In Bichindaritz v. University of Washington, Division One of the Court of Appeals reversed a $723,290.50 penalty and $102,958.03 attorney fee award for violations of the Public Records Act by the University of Washington.  The trial court had concluded that the University’s production of documents to the requestor, a former employee who had sued the University, was not in good faith and that the University waited too long to produce records it had already assembled but had not yet reviewed.  The University appealed.

In particular, the University challenged the trial court’s conclusion that as soon as the University had assembled the responsive documents, they were ready to be produced to the requestor.  The Court of Appeals agreed with the University, explaining that the Public Records Act requires that responses to records requests be made “promptly,” but also expressly recognizes that an agency may need additional time to determine whether any part of the information requested is exempt.  See RCW 42.56.520.  As the court summarized:

By the time Bichindaritz closed her 2009 request in February 2011, the University had assembled about 25,000 pages but had reviewed only about half of them for exemptions.  It was unreasonable to expect the University to produce the remaining 12,000 pages the same day Bichindaritz reopened her request simply because it had already assembled those documents.

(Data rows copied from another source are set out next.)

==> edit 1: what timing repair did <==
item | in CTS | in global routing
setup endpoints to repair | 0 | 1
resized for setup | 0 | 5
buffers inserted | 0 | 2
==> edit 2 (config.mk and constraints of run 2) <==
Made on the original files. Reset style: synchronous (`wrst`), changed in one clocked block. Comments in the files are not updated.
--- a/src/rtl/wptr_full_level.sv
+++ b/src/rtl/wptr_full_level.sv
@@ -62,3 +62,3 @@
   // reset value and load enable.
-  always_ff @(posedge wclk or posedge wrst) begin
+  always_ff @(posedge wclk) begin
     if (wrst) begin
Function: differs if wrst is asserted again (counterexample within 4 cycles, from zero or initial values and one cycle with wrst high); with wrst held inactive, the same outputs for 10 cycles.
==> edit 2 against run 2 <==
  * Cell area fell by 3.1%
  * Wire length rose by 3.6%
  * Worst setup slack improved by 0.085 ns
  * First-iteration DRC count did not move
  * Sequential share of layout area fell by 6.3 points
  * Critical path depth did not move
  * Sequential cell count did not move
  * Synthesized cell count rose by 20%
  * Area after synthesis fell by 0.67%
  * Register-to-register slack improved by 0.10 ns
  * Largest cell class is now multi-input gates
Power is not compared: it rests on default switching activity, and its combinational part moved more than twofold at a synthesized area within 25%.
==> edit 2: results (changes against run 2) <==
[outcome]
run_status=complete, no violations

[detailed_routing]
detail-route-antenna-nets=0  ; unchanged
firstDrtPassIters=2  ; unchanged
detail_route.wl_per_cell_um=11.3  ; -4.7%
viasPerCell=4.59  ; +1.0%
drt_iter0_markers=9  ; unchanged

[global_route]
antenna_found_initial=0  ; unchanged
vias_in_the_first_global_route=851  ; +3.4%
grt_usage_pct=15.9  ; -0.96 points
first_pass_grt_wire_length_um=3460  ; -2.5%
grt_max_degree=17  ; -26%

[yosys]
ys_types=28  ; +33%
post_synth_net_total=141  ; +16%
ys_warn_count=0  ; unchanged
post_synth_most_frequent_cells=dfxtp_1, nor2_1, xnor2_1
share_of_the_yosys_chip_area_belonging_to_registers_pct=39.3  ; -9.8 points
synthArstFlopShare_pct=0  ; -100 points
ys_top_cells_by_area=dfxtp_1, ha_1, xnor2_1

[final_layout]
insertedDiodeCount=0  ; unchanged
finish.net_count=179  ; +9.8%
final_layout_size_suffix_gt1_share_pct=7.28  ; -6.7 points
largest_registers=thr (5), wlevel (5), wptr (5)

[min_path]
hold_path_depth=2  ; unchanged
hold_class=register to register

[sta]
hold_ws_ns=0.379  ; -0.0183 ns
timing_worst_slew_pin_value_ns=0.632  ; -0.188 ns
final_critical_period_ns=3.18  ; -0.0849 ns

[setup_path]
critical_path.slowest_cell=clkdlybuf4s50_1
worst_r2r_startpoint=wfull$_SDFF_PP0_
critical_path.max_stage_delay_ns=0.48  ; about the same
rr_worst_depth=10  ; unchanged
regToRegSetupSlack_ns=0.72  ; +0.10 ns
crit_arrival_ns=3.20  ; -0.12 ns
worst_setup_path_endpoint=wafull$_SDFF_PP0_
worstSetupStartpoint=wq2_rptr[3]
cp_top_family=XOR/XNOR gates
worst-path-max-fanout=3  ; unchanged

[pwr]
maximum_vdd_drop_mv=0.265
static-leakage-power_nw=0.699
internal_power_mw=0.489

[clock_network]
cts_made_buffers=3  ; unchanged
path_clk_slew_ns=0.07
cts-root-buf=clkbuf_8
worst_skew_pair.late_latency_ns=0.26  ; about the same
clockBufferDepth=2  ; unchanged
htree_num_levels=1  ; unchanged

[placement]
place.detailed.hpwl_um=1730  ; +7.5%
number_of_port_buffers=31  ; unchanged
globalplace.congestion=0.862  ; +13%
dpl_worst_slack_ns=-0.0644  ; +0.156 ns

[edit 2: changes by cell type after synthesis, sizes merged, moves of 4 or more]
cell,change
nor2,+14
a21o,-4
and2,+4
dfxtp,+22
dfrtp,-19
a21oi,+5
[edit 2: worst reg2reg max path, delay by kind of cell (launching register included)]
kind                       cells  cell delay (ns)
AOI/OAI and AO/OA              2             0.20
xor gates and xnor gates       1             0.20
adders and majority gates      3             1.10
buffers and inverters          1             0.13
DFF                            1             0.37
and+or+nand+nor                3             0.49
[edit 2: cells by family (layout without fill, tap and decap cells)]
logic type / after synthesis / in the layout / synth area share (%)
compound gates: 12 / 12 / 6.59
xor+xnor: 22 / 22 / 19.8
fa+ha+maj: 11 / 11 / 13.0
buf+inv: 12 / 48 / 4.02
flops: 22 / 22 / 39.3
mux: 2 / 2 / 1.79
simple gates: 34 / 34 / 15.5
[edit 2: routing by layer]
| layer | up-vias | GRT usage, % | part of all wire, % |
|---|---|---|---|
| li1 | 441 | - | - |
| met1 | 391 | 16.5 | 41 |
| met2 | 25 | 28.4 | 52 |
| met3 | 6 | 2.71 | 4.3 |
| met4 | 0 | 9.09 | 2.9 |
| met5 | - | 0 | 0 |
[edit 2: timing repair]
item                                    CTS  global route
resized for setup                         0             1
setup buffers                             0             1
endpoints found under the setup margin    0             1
**src/rtl/boot_loader.sv**
```systemverilog
// boot_loader: framed byte-stream loader for the RISC_SPM program SRAM.
// Frames are ADDR, LEN, LEN data bytes, CKSUM; a LEN of 0 ends the load.
// Data bytes are written as they arrive, and the core is released only
// after a clean end record.
module boot_loader #(
  parameter int word_size = 8,
  parameter int addr_size = 8
) (
  input  logic                 clk,
  input  logic                 rst,
  input  logic                 in_valid,
  input  logic [word_size-1:0] in_data,
  output logic                 in_ready,
  output logic                 mem_we,
  output logic [addr_size-1:0] mem_addr,
  output logic [word_size-1:0] mem_data,
  output logic                 cpu_run,
  output logic                 busy,
  output logic                 done,
  output logic                 error
);

  typedef enum logic [2:0] {
    S_ADDR,
    S_LEN,
    S_DATA,
    S_CKSUM,
    S_DONE,
    S_ERR
  } state_t;

  state_t               state_q, state_d;
  logic [addr_size-1:0] ptr_q, ptr_d;
  logic [word_size-1:0] acc_q, acc_d;
  logic [word_size-1:0] cnt_q, cnt_d;
  logic                 mem_we_q, mem_we_d;
  logic [addr_size-1:0] mem_addr_q, mem_addr_d;
  logic [word_size-1:0] mem_data_q, mem_data_d;
  logic [word_size-1:0] acc_sum;
  logic                 xfer;

  // Status outputs are pure decodes of the current state.
  assign in_ready = (state_q != S_DONE) && (state_q != S_ERR);
  assign busy     = (state_q == S_LEN) || (state_q == S_DATA) || (state_q == S_CKSUM);
  assign done     = (state_q == S_DONE);
  assign error    = (state_q == S_ERR);
  assign cpu_run  = done;
  assign mem_we   = mem_we_q;
  assign mem_addr = mem_addr_q;
  assign mem_data = mem_data_q;

  assign xfer    = in_valid && in_ready;
  assign acc_sum = acc_q + in_data;

  // Next-state logic: frame parsing, running checksum and write issue.
  always_comb begin
    // NOTE: every variable gets a default first so no path can infer a latch.
    state_d    = state_q;
    ptr_d      = ptr_q;
    acc_d      = acc_q;
    cnt_d      = cnt_q;
    mem_we_d   = 1'b0;
    mem_addr_d = mem_addr_q;
    mem_data_d = mem_data_q;
    if (xfer) begin
      unique case (state_q)
        S_ADDR: begin
          ptr_d   = addr_size'(in_data);
          acc_d   = in_data;
          state_d = S_LEN;
        end
        S_LEN: begin
          acc_d = acc_sum;
          if (in_data == '0) begin
            state_d = S_DONE;
          end else begin
            cnt_d   = in_data;
            state_d = S_DATA;
          end
        end
        S_DATA: begin
          mem_we_d   = 1'b1;
          mem_addr_d = ptr_q;
          mem_data_d = in_data;
          acc_d      = acc_sum;
          ptr_d      = ptr_q + addr_size'(1);
          cnt_d      = cnt_q - word_size'(1);
          if (cnt_q == word_size'(1)) state_d = S_CKSUM;
        end
        S_CKSUM: begin
          state_d = (acc_sum == '0) ? S_ADDR : S_ERR;
        end
        default: ;
      endcase
    end
  end

  // State and write-port registers with synchronous reset.
  always_ff @(posedge clk) begin
    // NOTE: sequential state uses non-blocking assignments so every register
    // samples pre-edge values regardless of statement order.
    if (rst) begin
      state_q    <= S_ADDR;
      ptr_q      <= '0;
      acc_q      <= '0;
      cnt_q      <= '0;
      mem_we_q   <= 1'b0;
      mem_addr_q <= '0;
      mem_data_q <= '0;
    end else begin
      state_q    <= state_d;
      ptr_q      <= ptr_d;
      acc_q      <= acc_d;
      cnt_q      <= cnt_d;
      mem_we_q   <= mem_we_d;
      mem_addr_q <= mem_addr_d;
      mem_data_q <= mem_data_d;
    end
  end

endmodule

```
**config.mk**
```make
export PLATFORM = sky130hd
export DESIGN_NAME = boot_loader
export DESIGN_NICKNAME = d
export VERILOG_FILES = /design/src/rtl/boot_loader.sv
export SDC_FILE = /design/constraint.sdc
export NUM_CORES = 1
export LEC_CHECK = 0
export CAP_MARGIN = 15
export CORE_UTILIZATION = 29
export DETAILED_ROUTE_END_ITERATION = 12
export PLACE_DENSITY_LB_ADDON = 0.25
export SYNTH_ARGS = -nofsm -noshare
export SYNTH_HDL_FRONTEND = slang
export SYNTH_SLANG_ARGS = --single-unit
export TNS_END_PERCENT = 10
```
**constraint.sdc**
```tcl
create_clock -name clk -period 4.8 [get_ports clk]
set_clock_uncertainty 0.15 [all_clocks]
set_input_delay 0.48 -clock clk [delete_from_list [all_inputs] [get_ports clk]]
set_output_delay 0.48 -clock clk [all_outputs]
set_load 0.02 [all_outputs]
```
==> src/rtl/sa_adc_uart_tx.sv <==
// sa_adc_uart_tx: frames SAR ADC samples into self-synchronising packets and
// sends them out as 8N1 UART. byte0 = {1, s[13:7]}, byte1 = {0, s[6:0]}.
// A one-deep holding buffer takes a sample that arrives while a frame is in
// flight. Further samples are dropped, and a saturating counter counts them.
// Optional build macro SA_ADC_UART_CHECKSUM_EN appends a third byte,
// {0, byte0[6:0] ^ byte1[6:0]}, to every frame.
module sa_adc_uart_tx #(
  parameter int CLKS_PER_BIT = 312,
  parameter int DATA_W       = 14
) (
  input  logic              clk_i,
  input  logic              reset_i,
  input  logic [DATA_W-1:0] sample_i,
  input  logic              sample_vld_i,
  output logic              tx_o,
  output logic              busy_o,
  output logic              frame_done_o,
  output logic [7:0]        drop_cnt_o
);

  localparam int CNT_W = $clog2(CLKS_PER_BIT);
  localparam logic [CNT_W-1:0] BAUD_LAST = CNT_W'(CLKS_PER_BIT - 1);
`ifdef SA_ADC_UART_CHECKSUM_EN
  localparam logic [1:0] LAST_BYTE = 2'd2;
`else
  localparam logic [1:0] LAST_BYTE = 2'd1;
`endif

  typedef enum logic [1:0] {
    ST_IDLE  = 2'd0,
    ST_START = 2'd1,
    ST_DATA  = 2'd2,
    ST_STOP  = 2'd3
  } state_e;

  // Zero-extend a sample on the MSB side to the 14-bit frame payload.
  function automatic logic [13:0] zext(input logic [DATA_W-1:0] d);
    return 14'(d);
  endfunction

`ifdef SA_ADC_UART_CHECKSUM_EN
  // 7-bit XOR checksum over the payload halves carried by byte0 and byte1.
  function automatic logic [6:0] checksum7(input logic [13:0] s);
    return s[13:7] ^ s[6:0];
  endfunction
`endif

  // Select byte idx of the packet built from payload s.
  function automatic logic [7:0] frame_byte(input logic [13:0] s, input logic [1:0] idx);
    logic [7:0] b;
    case (idx)
      2'd0:    b = {1'b1, s[13:7]};
      2'd1:    b = {1'b0, s[6:0]};
`ifdef SA_ADC_UART_CHECKSUM_EN
      2'd2:    b = {1'b0, checksum7(s)};
`endif
      default: b = 8'hFF;
    endcase
    return b;
  endfunction

  state_e            state_r, state_nxt_s;
  logic [CNT_W-1:0]  baud_r, baud_nxt_s;
  logic [2:0]        bit_r, bit_nxt_s;
  logic [1:0]        byte_r, byte_nxt_s;
  logic [13:0]       frame_r, frame_nxt_s;
  logic [13:0]       hold_r, hold_nxt_s;
  logic              hold_vld_r, hold_vld_nxt_s;
  logic [7:0]        drop_r, drop_nxt_s;
  logic              tx_r, tx_nxt_s;
  logic              busy_r, busy_nxt_s;
  logic              done_r, done_nxt_s;
  logic              baud_end_s;
  logic              consume_s;
  logic [13:0]       sample_ext_s;
  logic [7:0]        byte_val_s;

  assign sample_ext_s = zext(sample_i);
  assign baud_end_s   = (baud_r == BAUD_LAST);
  // Last cycle of the final stop bit: the holding buffer may be drained here.
  assign consume_s    = (state_r == ST_STOP) && baud_end_s && (byte_r == LAST_BYTE);

  // Frame sequencing: bit timing, byte stepping and frame chaining.
  always_comb begin
    state_nxt_s = state_r;
    baud_nxt_s  = baud_r;
    bit_nxt_s   = bit_r;
    byte_nxt_s  = byte_r;
    frame_nxt_s = frame_r;
    case (state_r)
      ST_IDLE: begin
        if (sample_vld_i) begin
          frame_nxt_s = sample_ext_s;
          state_nxt_s = ST_START;
          baud_nxt_s  = '0;
          bit_nxt_s   = 3'd0;
          byte_nxt_s  = 2'd0;
        end else begin
          state_nxt_s = ST_IDLE;
        end
      end
      ST_START: begin
        if (baud_end_s) begin
          state_nxt_s = ST_DATA;
          baud_nxt_s  = '0;
          bit_nxt_s   = 3'd0;
        end else begin
          baud_nxt_s  = baud_r + CNT_W'(1);
        end
      end
      ST_DATA: begin
        if (baud_end_s) begin
          baud_nxt_s = '0;
          if (bit_r == 3'd7) begin
            state_nxt_s = ST_STOP;
          end else begin
            bit_nxt_s = bit_r + 3'd1;
          end
        end else begin
          baud_nxt_s = baud_r + CNT_W'(1);
        end
      end
      ST_STOP: begin
        if (baud_end_s) begin
          baud_nxt_s = '0;
          bit_nxt_s  = 3'd0;
          if (byte_r != LAST_BYTE) begin
            byte_nxt_s  = byte_r + 2'd1;
            state_nxt_s = ST_START;
          end else if (hold_vld_r) begin
            // Chain the held sample with no idle bit in between.
            frame_nxt_s = hold_r;
            byte_nxt_s  = 2'd0;
            state_nxt_s = ST_START;
          end else if (sample_vld_i) begin
            // Holding is empty: a sample on the closing cycle starts directly.
            frame_nxt_s = sample_ext_s;
            byte_nxt_s  = 2'd0;
            state_nxt_s = ST_START;
          end else begin
            state_nxt_s = ST_IDLE;
          end
        end else begin
          baud_nxt_s = baud_r + CNT_W'(1);
        end
      end
      default: begin
        state_nxt_s = ST_IDLE;
        baud_nxt_s  = '0;
        bit_nxt_s   = 3'd0;
        byte_nxt_s  = 2'd0;
      end
    endcase
  end

  // Sample acceptance while busy: fill the holding buffer, or count a drop.
  always_comb begin
    hold_nxt_s     = hold_r;
    hold_vld_nxt_s = hold_vld_r;
    drop_nxt_s     = drop_r;
    if (consume_s && hold_vld_r) begin
      hold_vld_nxt_s = 1'b0;
    end else begin
      hold_vld_nxt_s = hold_vld_r;
    end
    if ((state_r != ST_IDLE) && sample_vld_i) begin
      if (consume_s) begin
        if (hold_vld_r) begin
          hold_nxt_s     = sample_ext_s;
          hold_vld_nxt_s = 1'b1;
        end else begin
          hold_nxt_s = hold_r;
        end
      end else if (!hold_vld_r) begin
        hold_nxt_s     = sample_ext_s;
        hold_vld_nxt_s = 1'b1;
      end else if (drop_r != 8'hFF) begin
        drop_nxt_s = drop_r + 8'd1;
      end else begin
        drop_nxt_s = drop_r;
      end
    end else begin
      hold_nxt_s = hold_r;
    end
  end

  // Next output values, derived from the next state so that the outputs are registered.
  always_comb begin
    byte_val_s = frame_byte(frame_nxt_s, byte_nxt_s);
    tx_nxt_s   = 1'b1;
    case (state_nxt_s)
      ST_START: tx_nxt_s = 1'b0;
      ST_DATA:  tx_nxt_s = byte_val_s[bit_nxt_s];
      default:  tx_nxt_s = 1'b1;
    endcase
    busy_nxt_s = (state_nxt_s != ST_IDLE);
    done_nxt_s = (state_nxt_s == ST_STOP) && (byte_nxt_s == LAST_BYTE) &&
                 (baud_nxt_s == BAUD_LAST);
  end

  // State and output registers with synchronous active-high reset.
  always_ff @(posedge clk_i) begin
    if (reset_i) begin
      state_r    <= ST_IDLE;
      baud_r     <= '0;
      bit_r      <= 3'd0;
      byte_r     <= 2'd0;
      frame_r    <= 14'd0;
      hold_r     <= 14'd0;
      hold_vld_r <= 1'b0;
      drop_r     <= 8'd0;
      tx_r       <= 1'b1;
      busy_r     <= 1'b0;
      done_r     <= 1'b0;
    end else begin
      state_r    <= state_nxt_s;
      baud_r     <= baud_nxt_s;
      bit_r      <= bit_nxt_s;
      byte_r     <= byte_nxt_s;
      frame_r    <= frame_nxt_s;
      hold_r     <= hold_nxt_s;
      hold_vld_r <= hold_vld_nxt_s;
      drop_r     <= drop_nxt_s;
      tx_r       <= tx_nxt_s;
      busy_r     <= busy_nxt_s;
      done_r     <= done_nxt_s;
    end
  end

  assign tx_o         = tx_r;
  assign busy_o       = busy_r;
  assign frame_done_o = done_r;
  assign drop_cnt_o   = drop_r;

endmodule

==> config.mk <==
export PLATFORM = sky130hd
export DESIGN_NAME = sa_adc_uart_tx
export DESIGN_NICKNAME = d
export VERILOG_FILES = /design/src/rtl/sa_adc_uart_tx.sv
export SDC_FILE = /design/constraint.sdc
export NUM_CORES = 1
export LEC_CHECK = 0
export CELL_PAD_IN_SITES_DETAIL_PLACEMENT = 1
export CELL_PAD_IN_SITES_GLOBAL_PLACEMENT = 1
export CORE_MARGIN = 4
export CORE_UTILIZATION = 47
export CTS_BUF_LIST = sky130_fd_sc_hd__clkbuf_16
export DETAILED_ROUTE_END_ITERATION = 16
export PLACE_DENSITY = 0.83
export REMOVE_ABC_BUFFERS = 1
export SETUP_SLACK_MARGIN = 0.1
export SLEW_MARGIN = 20
export SYNTH_ARGS = -nofsm -noshare
export SYNTH_HDL_FRONTEND = slang
export SYNTH_SLANG_ARGS = --single-unit
==> constraint.sdc <==
create_clock -name clk_i -period 3.8 [get_ports clk_i]
set_input_delay 0.95 -clock clk_i [delete_from_list [all_inputs] [get_ports clk_i]]
set_output_delay 0.95 -clock clk_i [all_outputs]
set_load 0.1 [all_outputs]
### Yosys cells after proc, flatten, opt, wreduce, memory -nomap -nowiden

Cells that the tools add are included.

| storage, ports and cells | value |
|---|---|
| register bits | 56 |
| bits of input ports | 17 |
| output and inout bits | 11 |
| word-level logic and storage cells | 84 |

| operators by class | value |
|---|---|
| add/subtract/negate cells | 4 |
| $lt $le $gt $ge | 1 |
| equality and inequality tests | 15 |
| multiplexer cells | 38 |
| bitwise logic cells | 1 |
| reduce and logical (&&, ||, !) cells | 14 |

Operators by type and width:

| kind | count |
|---|---|
| 14-bit 2-to-1 mux | 7 |
| 14-bit case mux with 2 select lines | 1 |
| 9-bit equality test, second input constant | 2 |
| 9-bit 2-to-1 mux | 2 |
| 9-bit case mux with 2 select lines | 1 |
| 2-bit 2-to-1 mux | 8 |
| 8-bit case mux with 2 select lines | 1 |
| 3-bit 2-to-1 mux | 4 |
| 9-bit by 1-bit adder with 9-bit output, second input constant | 1 |
| 1-bit 2-to-1 mux | 9 |
| 3-bit case mux with 3 select lines | 1 |
| 8-bit by 1-bit adder with 8-bit output, second input constant | 1 |
| 2-bit by 1-bit equality test with 1-bit output, second input constant | 4 |
| 2-bit equality test, second input constant | 4 |
| 8-bit != test, second input constant | 1 |
| 2-bit case mux with 4 select lines | 1 |
| 1-bit logical AND | 6 |
| 2-bit zero test | 2 |
| 3-bit by 4-bit less-than comparator with 1-bit output, second input constant | 1 |
| 2-bit by 1-bit != test with 1-bit output, second input constant | 2 |
| 2-bit case mux with 2 select lines | 1 |
| 4-bit AND reduction | 1 |
| 2-bit nonzero test | 2 |
| 3-bit by 1-bit adder with 3-bit output, second input constant | 1 |
| other kinds (9) | 9 |

### Longest topological paths before layout

| logic depth | value |
|---|---|
| word-level depth | 10 |
| depth in mapped cells | 11 |
| mapped depth without buffers | 10 |

### Worst setup path after synthesis

OpenSTA, ideal clock, no wires.

| path | value |
|---|---|
| path type | input-to-reg |
| from | input sample_vld_i |
| to | register tx_r, in the netlist tx_o |
| library setup time | 0.064 ns |
| arrival time | 2.541 ns |
| required time | 3.736 ns |
| path slack | 1.195 ns |
| stages | 7 |
| buffers on the path | 0 |
| path through | or4b_1 -> o31a_1 -> o211ai_4 -> nor2_2 -> o21ai_1 -> or4b_1 -> nand4_1 |

| on the way | value |
|---|---|
| longest elaborated chain between the ends | 10 |
| elaborated cells on any way between the ends | 25 |
| those cells by class | eq/ne: 3; mux: 21; reduce/logical: 1 |

Ends and longest elaborated chain:

| element | RTL line | RTL |
|---|---|---|
| start: declaration | 14 | `input logic sample_vld_i,` |
| 2-bit 2-to-1 mux | 92, 135 |  |
| 2-bit 2-to-1 mux | 130 | `end else if (hold_vld_r) begin` |
| 2-bit 2-to-1 mux | 127 | `if (byte_r != LAST_BYTE) begin` |
| 2-bit 2-to-1 mux | 124 | `if (baud_end_s) begin` |
| 2-bit case mux with 2 select lines | 90 | `case (state_r)` |
| 2-bit by 1-bit equality test with 1-bit output / 2-bit zero test (equally long branches) | 51 | `case (idx)` |
| 8-bit case mux with 2 select lines | 51 |  |
| 1-bit binary-select mux with 3-bit select | 193 | `ST_DATA: tx_nxt_s = byte_val_s[bit_nxt_s];` |
| 1-bit 2-to-1 mux (not written as such) | 193 |  |
| 1-bit case mux with 2 select lines * | 191 | `case (state_nxt_s)` |
| end signal: assignment | 224 | `tx_r <= tx_nxt_s;` |
| end: declaration | 70 | `logic tx_r, tx_nxt_s;` |

Mark *: on every way between the ends. The rest lies on a longest branch, timed or not. The select of a mux whose other input is x is not followed.
A chain may end at the register's enable or synchronous reset.

### Final worst setup path

| path | value |
|---|---|
| from | input sample_vld_i |
| to | register drop_r[5], in the netlist drop_cnt_o[5] |

| on the way | value |
|---|---|
| longest elaborated chain between the ends | 2 |

Ends and longest elaborated chain:

| element | RTL line | RTL |
|---|---|---|
| 1-bit logical AND | 166 | `if ((state_r != ST_IDLE) && sample_vld_i) begin` |
| 4-bit AND reduction (no line) | - |  |
| end signal: assignment | 223 | `drop_r <= drop_nxt_s;` |
| end: declaration | 69 | `logic [7:0] drop_r, drop_nxt_s;` |

No other way between the ends.
File: src/rtl/div_32bit_seq.sv
// Multi-cycle restoring divider, one quotient bit per clock; LO = quotient, HI = remainder.
// Optional DIV_UNSIGNED_EN adds an unsigned_op input selecting unsigned division.
module div_32bit_seq
    import div_pkg::*;
#(
    parameter int WIDTH = DEF_WIDTH
) (
    input  logic             clk,
    input  logic             clear,
    input  logic             start,
`ifdef DIV_UNSIGNED_EN
    input  logic             unsigned_op,
`endif
    input  logic [WIDTH-1:0] Ra,
    input  logic [WIDTH-1:0] Rb,
    output logic             busy,
    output logic             done,
    output logic [WIDTH-1:0] HI,
    output logic [WIDTH-1:0] LO,
    output logic             div_by_zero
);

    localparam int CW = cnt_width(WIDTH);
    localparam logic [WIDTH-1:0] ZQ = {WIDTH{ZDIV_QUO[0]}};

    state_t           state, nxt;
    logic [WIDTH-1:0] ra_q, rb_q, quo, dvs, hi_q, lo_q;
    logic [WIDTH:0]   rem;
    logic [WIDTH+1:0] shifted, trial;
    logic [CW-1:0]    cnt;
    logic             sa, sb, uns, dbz_q, uns_in;
    logic [WIDTH-1:0] ra_mag, rb_mag, quo_fix, rem_fix;

`ifdef DIV_UNSIGNED_EN
    assign uns_in = unsigned_op;
`else
    assign uns_in = 1'b0;
`endif

    div_magnitude #(.WIDTH(WIDTH)) u_mag_a (.value(ra_q), .neg(sa & ~uns), .result(ra_mag));
    div_magnitude #(.WIDTH(WIDTH)) u_mag_b (.value(rb_q), .neg(sb & ~uns), .result(rb_mag));
    div_magnitude #(.WIDTH(WIDTH)) u_fix_q (.value(quo), .neg((sa ^ sb) & ~uns), .result(quo_fix));
    // Remainder takes the dividend's sign so that Ra = LO*Rb + HI holds.
    div_magnitude #(.WIDTH(WIDTH)) u_fix_r (.value(rem[WIDTH-1:0]), .neg(sa & ~uns), .result(rem_fix));

    assign shifted = {rem, quo[WIDTH-1]};
    assign trial   = shifted - {2'b00, dvs};

    always_ff @(posedge clk or posedge clear) begin
        if (clear) state <= IDLE;
        else       state <= nxt;
    end

    always_comb begin
        nxt = state;
        case (state)
            IDLE:    if (start) nxt = NORM;
            NORM:    nxt = (rb_q == '0) ? FIX : ITER;
            ITER:    if (cnt == CW'(1)) nxt = FIX;
            FIX:     nxt = DONE;
            DONE:    nxt = IDLE;
            default: nxt = IDLE;
        endcase
    end

    always_comb begin
        busy = (state == NORM) || (state == ITER) || (state == FIX);
        done = (state == DONE);
    end

    always_ff @(posedge clk or posedge clear) begin
        if (clear) begin
            ra_q  <= '0;
            rb_q  <= '0;
            sa    <= 1'b0;
            sb    <= 1'b0;
            uns   <= 1'b0;
            quo   <= '0;
            dvs   <= '0;
            rem   <= '0;
            cnt   <= '0;
            hi_q  <= '0;
            lo_q  <= '0;
            dbz_q <= 1'b0;
        end else begin
            case (state)
                IDLE: if (start) begin
                    ra_q <= Ra;
                    rb_q <= Rb;
                    sa   <= Ra[WIDTH-1];
                    sb   <= Rb[WIDTH-1];
                    uns  <= uns_in;
                end
                NORM: begin
                    quo <= ra_mag;
                    dvs <= rb_mag;
                    rem <= '0;
                    cnt <= CW'(WIDTH);
                end
                ITER: begin
                    cnt <= cnt - CW'(1);
                    if (!trial[WIDTH+1]) begin
                        rem <= trial[WIDTH:0];
                        quo <= {quo[WIDTH-2:0], 1'b1};
                    end else begin
                        rem <= shifted[WIDTH:0];
                        quo <= {quo[WIDTH-2:0], 1'b0};
                    end
                end
                FIX: begin
                    if (rb_q == '0) begin
                        lo_q  <= ZQ;
                        hi_q  <= ra_q;
                        dbz_q <= 1'b1;
                    end else begin
                        lo_q  <= quo_fix;
                        hi_q  <= rem_fix;
                        dbz_q <= 1'b0;
                    end
                end
                default: ;
            endcase
        end
    end

    assign HI          = hi_q;
    assign LO          = lo_q;
    assign div_by_zero = dbz_q;

endmodule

Opinion at 7 (emphasis in original).

The Court of Appeals also rejected the requestor’s argument that the University’s violation could be sustained on the basis that the University “repeatedly missed production deadlines.”  The court observed that the Public Records Act demands only that an agency provide reasonable estimates for production—not necessarily that an agency comply with its own self-imposed deadlines.  “The question is whether the agency ‘was acting diligently in responding to the request in a reasonable and thorough manner.’”  Opinion at 9 (citing the recent decision in Hobbs v. State).  Here, the requestor did not argue – and the record did not indicate – that the University was less than diligent in completing its review and redaction of the final records for production.  Concluding that the University had not violated the Public Records Act, the Court of Appeals reversed the trial court’s imposition of penalties and attorney fees.